======== Data for analysis

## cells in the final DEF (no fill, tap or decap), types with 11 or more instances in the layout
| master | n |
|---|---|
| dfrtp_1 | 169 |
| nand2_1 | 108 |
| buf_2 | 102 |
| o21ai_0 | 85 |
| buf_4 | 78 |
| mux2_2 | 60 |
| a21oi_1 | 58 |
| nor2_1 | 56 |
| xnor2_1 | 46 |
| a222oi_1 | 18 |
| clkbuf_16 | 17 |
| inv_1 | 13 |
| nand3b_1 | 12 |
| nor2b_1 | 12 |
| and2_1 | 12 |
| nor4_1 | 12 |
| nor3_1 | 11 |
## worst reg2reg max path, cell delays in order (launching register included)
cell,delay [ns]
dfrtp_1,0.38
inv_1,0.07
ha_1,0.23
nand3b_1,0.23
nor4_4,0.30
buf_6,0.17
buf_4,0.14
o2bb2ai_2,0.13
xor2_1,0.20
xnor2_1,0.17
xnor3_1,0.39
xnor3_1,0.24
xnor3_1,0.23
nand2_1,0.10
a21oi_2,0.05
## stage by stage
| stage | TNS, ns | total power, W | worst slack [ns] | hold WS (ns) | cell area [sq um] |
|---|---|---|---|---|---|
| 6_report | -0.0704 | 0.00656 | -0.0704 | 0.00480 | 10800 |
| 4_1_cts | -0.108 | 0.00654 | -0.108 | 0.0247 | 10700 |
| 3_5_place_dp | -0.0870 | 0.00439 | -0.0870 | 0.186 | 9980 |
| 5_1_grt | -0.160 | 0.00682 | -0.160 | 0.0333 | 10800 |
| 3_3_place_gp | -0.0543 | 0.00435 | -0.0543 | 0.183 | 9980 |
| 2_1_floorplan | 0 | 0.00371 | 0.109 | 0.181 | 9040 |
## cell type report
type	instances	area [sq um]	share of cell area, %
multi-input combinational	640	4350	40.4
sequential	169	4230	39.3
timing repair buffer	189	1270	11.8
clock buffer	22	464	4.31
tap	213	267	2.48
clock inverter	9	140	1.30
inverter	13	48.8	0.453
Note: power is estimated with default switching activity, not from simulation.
<file path="src/hdl/ccse_map.vh">
// ccse_map.vh: register offsets, field positions and reset values of the
// completion status encoder. definitions only, included by bare name.
`ifndef CCSE_MAP_VH
`define CCSE_MAP_VH

// ----
// register byte offsets on the axi4-lite slave
// ----
`define CCSE_OFF_STATUS 8'h00
`define CCSE_OFF_ERROR 8'h04
`define CCSE_OFF_CONFIG 8'h08
`define CCSE_OFF_LBA_LO 8'h0c
`define CCSE_OFF_LBA_HI 8'h10
`define CCSE_OFF_COUNT 8'h14
`define CCSE_OFF_LOGINFO 8'h18
`define CCSE_OFF_STRLOG 8'h1c

// ----
// status byte bit positions
// ----
`define CCSE_ST_BUSY 7
`define CCSE_ST_READY 6
`define CCSE_ST_FAULT 5
`define CCSE_ST_DREQ 3
`define CCSE_ST_ALIGN 2
`define CCSE_ST_SENSE 1
`define CCSE_ST_ERR 0

// ----
// error byte bit positions
// ----
`define CCSE_ER_CRC 7
`define CCSE_ER_UNC 6
`define CCSE_ER_IDNF 4
`define CCSE_ER_ABRT 2
`define CCSE_ER_CCTO 0

// ----
// config register fields and reset value
// ----
`define CCSE_CF_LPS_SUP 0
`define CCSE_CF_MIS_SUP 1
`define CCSE_CF_AMODE_LO 2
`define CCSE_CF_AMODE_HI 3
`define CCSE_CF_SENSE_SUP 4
`define CCSE_CF_SENSE_EN 5
`define CCSE_CF_STRM_SUP 6
`define CCSE_CF_DFSENSE_SUP 7
`define CCSE_CF_OOR_ABRT 8
`define CCSE_CF_WIDTH 9
`define CCSE_CF_RESET 9'h000

// alignment reporting codes that enable the alignment bit
`define CCSE_AMODE_A 2'h1
`define CCSE_AMODE_B 2'h2

// axi response codes
`define CCSE_RESP_OKAY 2'h0
`define CCSE_RESP_DECERR 2'h3

`endif

</file>
<file path="src/hdl/ccse_encoder.v">
// ccse_encoder.v: builds the completion status and error bytes, the
// stream error address and count, and the log bookkeeping at command end.
// assumes the command engine gives one cmp_valid pulse per completion with
// its events held valid in that cycle, and a power-on reset on por.
//
// What this block does
// - status byte: busy,ready,fault/stream,drq,align,sense,err
// - alignment bit needs support, mode, clean misaligned write
// - other error hides alignment error
// - every misaligned write logged while log has room
// - stream bit on error in continuous stream
// - stream error gives first lba and count
// - continuous stream error: stream set, err cleared, logged
// - fault condition aborts all but request-sense-ext
// - request-sense-ext under fault may succeed with sense
// - fault bit cleared only by power cycle
// - error summary equals or of error byte outside continuous stream errors
// - sense bit when supported, enabled and present
// - sense bit meaningless when sense off
// - error byte: crc,unc,idnf,abort,timeout; others obsolete
// - abort bit follows command aborted
// - out-of-range sets exactly one of idnf/abort
// - missing user address sets idnf, clears abort
// - crc bit on dma crc error, forces abort
// - timeout bit only for supported stream timeout
// - uncorrectable bit follows data error
// - ncq tag reported in count on error
//
// Implementation choices: the AXI4-Lite slave port and the register addresses.
`timescale 1ns/10ps
`include "ccse_map.vh"

module ccse_encoder #(
    parameter LOG_DEPTH = 255,
    parameter TAG_W = 5
) (
    // clock and resets
    input wire clk,
    input wire rst,
    input wire por,
    // axi4-lite write address and data
    input wire [7:0] s_axi_awaddr,
    input wire s_axi_awvalid,
    output wire s_axi_awready,
    input wire [31:0] s_axi_wdata,
    input wire [3:0] s_axi_wstrb,
    input wire s_axi_wvalid,
    output wire s_axi_wready,
    // axi4-lite write response
    output reg [1:0] s_axi_bresp,
    output reg s_axi_bvalid,
    input wire s_axi_bready,
    // axi4-lite read
    input wire [7:0] s_axi_araddr,
    input wire s_axi_arvalid,
    output wire s_axi_arready,
    output reg [31:0] s_axi_rdata,
    output reg [1:0] s_axi_rresp,
    output reg s_axi_rvalid,
    input wire s_axi_rready,
    // transport status bits
    input wire tr_busy,
    input wire tr_ready,
    input wire tr_drq,
    // completion strobe and command kind
    input wire cmp_valid,
    input wire cmd_write,
    input wire cmd_stream_rd,
    input wire cmd_stream_wr,
    input wire cmd_continuous,
    input wire cmd_req_sense_ext,
    input wire cmd_ncq,
    input wire cmd_integrity,
    input wire [TAG_W-1:0] ncq_tag,
    // completion events
    input wire ev_crc,
    input wire ev_unc,
    input wire ev_not_found,
    input wire ev_out_of_range,
    input wire ev_abort,
    input wire ev_timeout,
    input wire ev_misalign,
    input wire ev_sense,
    input wire [47:0] ev_err_lba,
    input wire [15:0] ev_err_count,
    // device integrity condition
    input wire fault_cond,
    // completion outputs
    output reg [7:0] status_q,
    output reg [7:0] error_q,
    output reg [47:0] lba_q,
    output reg [15:0] count_q,
    output reg sense_hw_fail_q,
    output reg done_q,
    // log write pulses
    output reg mis_log_wr_q,
    output reg rd_strlog_wr_q,
    output reg wr_strlog_wr_q
);

    // ----
    // state
    // ----
    // rst spares fault_q
    // por alone clears it
    reg [`CCSE_CF_WIDTH-1:0] cfg_q; // software configuration
    reg fault_q; // sticky device fault
    reg [7:0] mis_cnt_q; // misalignment log entries used
    reg [7:0] rd_strlog_q; // last error byte saved for read stream
    reg [7:0] wr_strlog_q; // last error byte saved for write stream
    reg aw_full_q; // write address held
    reg w_full_q; // write data held
    reg [7:0] aw_addr_q;
    reg [31:0] w_data_q;
    reg [3:0] w_strb_q;

    // config fields
    // one bit each, mode has two
    // all low after rst
    wire lps_sup = cfg_q[`CCSE_CF_LPS_SUP];
    wire mis_sup = cfg_q[`CCSE_CF_MIS_SUP];
    wire [1:0] amode = cfg_q[`CCSE_CF_AMODE_HI:`CCSE_CF_AMODE_LO];
    wire sense_sup = cfg_q[`CCSE_CF_SENSE_SUP];
    wire sense_en = cfg_q[`CCSE_CF_SENSE_EN];
    wire strm_sup = cfg_q[`CCSE_CF_STRM_SUP];
    wire dfsense_sup = cfg_q[`CCSE_CF_DFSENSE_SUP];
    wire oor_abrt = cfg_q[`CCSE_CF_OOR_ABRT];

    // ----
    // completion encoding (combinational)
    // ----
    // used in the cmp_valid cycle
    // fault beats every error event
    // stream error hides summary
    reg fault_d;
    reg fault_path; // this command runs under the fault condition
    reg fault_sense_ok; // request-sense-ext answered with hw failure
    reg stream_cmd;
    reg [7:0] err_d;
    reg abort_d;
    reg idnf_d;
    reg any_err;
    reg stream_err;
    reg align_d;
    reg sense_d;
    reg [7:0] status_d;
    reg mis_log_d;

    // fault and error byte decisions
    always @* begin
        // fault only latches on a command that touches user data
        fault_d = fault_q | (cmp_valid & fault_cond & cmd_integrity);
        fault_path = fault_d;
        fault_sense_ok = fault_path & cmd_req_sense_ext & sense_sup & dfsense_sup;
        stream_cmd = cmd_stream_rd | cmd_stream_wr;
        // not-found wins over a plain abort; crc always aborts
        idnf_d = ev_not_found | (ev_out_of_range & ~oor_abrt);
        abort_d = ev_crc | ((ev_abort | (ev_out_of_range & oor_abrt)) & ~ev_not_found);
        err_d = 8'h00;
        if (fault_path) begin
            if (!fault_sense_ok) begin
                // every other command is aborted with the fault bit
                err_d[`CCSE_ER_ABRT] = 1'b1;
            end
        end else begin
            err_d[`CCSE_ER_CRC] = ev_crc;
            err_d[`CCSE_ER_UNC] = ev_unc;
            err_d[`CCSE_ER_IDNF] = idnf_d;
            err_d[`CCSE_ER_ABRT] = abort_d;
            err_d[`CCSE_ER_CCTO] = ev_timeout & strm_sup & stream_cmd;
        end
        // obsolete bits 5, 3 and 1 stay low
        any_err = |err_d;
        stream_err = stream_cmd & cmd_continuous & any_err & ~fault_path;
        // clean misaligned write only, with all support on
        align_d = lps_sup & mis_sup & ((amode == `CCSE_AMODE_A) | (amode == `CCSE_AMODE_B))
                  & cmd_write & ev_misalign & ~any_err;
        // sense data reported only when supported and enabled
        sense_d = sense_sup & sense_en & (ev_sense | fault_sense_ok);
        mis_log_d = cmp_valid & cmd_write & ev_misalign & (mis_cnt_q < LOG_DEPTH[7:0]);
    end

    // status byte assembly
    // bit 4 stays low
    // bit 5 shared by fault, stream
    always @* begin
        status_d = 8'h00;
        status_d[`CCSE_ST_BUSY] = tr_busy;
        status_d[`CCSE_ST_READY] = tr_ready;
        status_d[`CCSE_ST_DREQ] = tr_drq;
        status_d[`CCSE_ST_FAULT] = (fault_path & ~fault_sense_ok) | stream_err;
        status_d[`CCSE_ST_ALIGN] = align_d;
        status_d[`CCSE_ST_SENSE] = sense_d;
        // summary follows the error byte, except for a continuous stream
        status_d[`CCSE_ST_ERR] = any_err & ~stream_err;
    end

    // ----
    // completion registers
    // ----
    // record holds until next completion
    // log pulses last one cycle
    // log count saturates at depth
    // fault bit: only power-on clears it, never rst or a command
    always @(posedge clk) begin
        if (por) begin
            fault_q <= 1'b0;
        end else begin
            fault_q <= fault_d;
        end
    end

    // transport bits follow every cycle; the rest update at completion
    always @(posedge clk) begin
        if (rst) begin
            status_q <= 8'h00;
            error_q <= 8'h00;
            lba_q <= 48'h0;
            count_q <= 16'h0;
            sense_hw_fail_q <= 1'b0;
            done_q <= 1'b0;
            mis_log_wr_q <= 1'b0;
            rd_strlog_wr_q <= 1'b0;
            wr_strlog_wr_q <= 1'b0;
            mis_cnt_q <= 8'h00;
            rd_strlog_q <= 8'h00;
            wr_strlog_q <= 8'h00;
        end else begin
            done_q <= cmp_valid;
            mis_log_wr_q <= mis_log_d;
            rd_strlog_wr_q <= cmp_valid & stream_err & cmd_stream_rd;
            wr_strlog_wr_q <= cmp_valid & stream_err & cmd_stream_wr;
            status_q[`CCSE_ST_BUSY] <= tr_busy;
            status_q[`CCSE_ST_READY] <= tr_ready;
            status_q[`CCSE_ST_DREQ] <= tr_drq;
            if (mis_log_d) begin
                mis_cnt_q <= mis_cnt_q + 8'h01;
            end
            if (cmp_valid) begin
                status_q <= status_d;
                error_q <= err_d;
                sense_hw_fail_q <= fault_sense_ok;
                if (stream_err) begin
                    // first bad sector and run length
                    lba_q <= ev_err_lba;
                    count_q <= ev_err_count;
                    if (cmd_stream_rd) begin
                        rd_strlog_q <= err_d;
                    end
                    if (cmd_stream_wr) begin
                        wr_strlog_q <= err_d;
                    end
                end else if (cmd_ncq && any_err) begin
                    lba_q <= ev_err_lba;
                    count_q <= {{(16-TAG_W){1'b0}}, ncq_tag};
                end else begin
                    lba_q <= 48'h0;
                    count_q <= 16'h0;
                end
            end
        end
    end

    // ----
    // axi4-lite write channel
    // ----
    // a held channel drops ready
    // freed when response rises
    // pending response stalls writes
    assign s_axi_awready = ~aw_full_q;
    assign s_axi_wready = ~w_full_q;

    // byte-lane merge of a write into the config register
    function [31:0] ccse_merge;
        input [31:0] old_v;
        input [31:0] new_v;
        input [3:0] strb;
        integer i;
        begin
            ccse_merge = old_v;
            for (i = 0; i < 4; i = i + 1) begin
                if (strb[i]) begin
                    ccse_merge[i*8 +: 8] = new_v[i*8 +: 8];
                end
            end
        end
    endfunction

    wire [31:0] cfg_ext = {{(32-`CCSE_CF_WIDTH){1'b0}}, cfg_q};
    wire [31:0] cfg_new = ccse_merge(cfg_ext, w_data_q, w_strb_q);
    wire wr_go = aw_full_q & w_full_q & ~s_axi_bvalid;

    // address and data taken in either order, response after both
    always @(posedge clk) begin
        if (rst) begin
            aw_full_q <= 1'b0;
            w_full_q <= 1'b0;
            aw_addr_q <= 8'h00;
            w_data_q <= 32'h0;
            w_strb_q <= 4'h0;
            s_axi_bvalid <= 1'b0;
            s_axi_bresp <= `CCSE_RESP_OKAY;
            cfg_q <= `CCSE_CF_RESET;
        end else begin
            if (s_axi_awvalid && !aw_full_q) begin
                aw_full_q <= 1'b1;
                aw_addr_q <= s_axi_awaddr;
            end
            if (s_axi_wvalid && !w_full_q) begin
                w_full_q <= 1'b1;
                w_data_q <= s_axi_wdata;
                w_strb_q <= s_axi_wstrb;
            end
            if (wr_go) begin
                aw_full_q <= 1'b0;
                w_full_q <= 1'b0;
                s_axi_bvalid <= 1'b1;
                // only config is writable; read-only words ignore writes
                if (aw_addr_q[7:2] == `CCSE_OFF_CONFIG >> 2) begin
                    cfg_q <= cfg_new[`CCSE_CF_WIDTH-1:0];
                    s_axi_bresp <= `CCSE_RESP_OKAY;
                end else if (aw_addr_q[7:2] <= `CCSE_OFF_STRLOG >> 2) begin
                    s_axi_bresp <= `CCSE_RESP_OKAY;
                end else begin
                    s_axi_bresp <= `CCSE_RESP_DECERR;
                end
            end else if (s_axi_bvalid && s_axi_bready) begin
                s_axi_bvalid <= 1'b0;
            end
        end
    end

    // ----
    // axi4-lite read channel
    // ----
    // arready low while data waits
    // unmapped reads zero
    // with a decode error
    assign s_axi_arready = ~s_axi_rvalid;

    // one read at a time; data answered the cycle after arvalid is taken
    always @(posedge clk) begin
        if (rst) begin
            s_axi_rvalid <= 1'b0;
            s_axi_rdata <= 32'h0;
            s_axi_rresp <= `CCSE_RESP_OKAY;
        end else if (s_axi_arvalid && !s_axi_rvalid) begin
            s_axi_rvalid <= 1'b1;
            s_axi_rresp <= `CCSE_RESP_OKAY;
            if (s_axi_araddr[7:2] == `CCSE_OFF_STATUS >> 2) begin
                s_axi_rdata <= {24'h0, status_q};
            end else if (s_axi_araddr[7:2] == `CCSE_OFF_ERROR >> 2) begin
                s_axi_rdata <= {24'h0, error_q};
            end else if (s_axi_araddr[7:2] == `CCSE_OFF_CONFIG >> 2) begin
                s_axi_rdata <= cfg_ext;
            end else if (s_axi_araddr[7:2] == `CCSE_OFF_LBA_LO >> 2) begin
                s_axi_rdata <= lba_q[31:0];
            end else if (s_axi_araddr[7:2] == `CCSE_OFF_LBA_HI >> 2) begin
                s_axi_rdata <= {16'h0, lba_q[47:32]};
            end else if (s_axi_araddr[7:2] == `CCSE_OFF_COUNT >> 2) begin
                s_axi_rdata <= {16'h0, count_q};
            end else if (s_axi_araddr[7:2] == `CCSE_OFF_LOGINFO >> 2) begin
                s_axi_rdata <= {23'h0, fault_q, mis_cnt_q};
            end else if (s_axi_araddr[7:2] == `CCSE_OFF_STRLOG >> 2) begin
                s_axi_rdata <= {16'h0, wr_strlog_q, rd_strlog_q};
            end else begin
                // unmapped word
                s_axi_rdata <= 32'h0;
                s_axi_rresp <= `CCSE_RESP_DECERR;
            end
        end else if (s_axi_rvalid && s_axi_rready) begin
            s_axi_rvalid <= 1'b0;
        end
    end

endmodule

</file>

================

What to do:
Please output only the lines from the first line of the entries through the line with "xnor2_1 | 46 |", both included, exactly as written.

Your solution:
## cells in the final DEF (no fill, tap or decap), types with 11 or more instances in the layout
| master | n |
|---|---|
| dfrtp_1 | 169 |
| nand2_1 | 108 |
| buf_2 | 102 |
| o21ai_0 | 85 |
| buf_4 | 78 |
| mux2_2 | 60 |
| a21oi_1 | 58 |
| nor2_1 | 56 |
| xnor2_1 | 46 |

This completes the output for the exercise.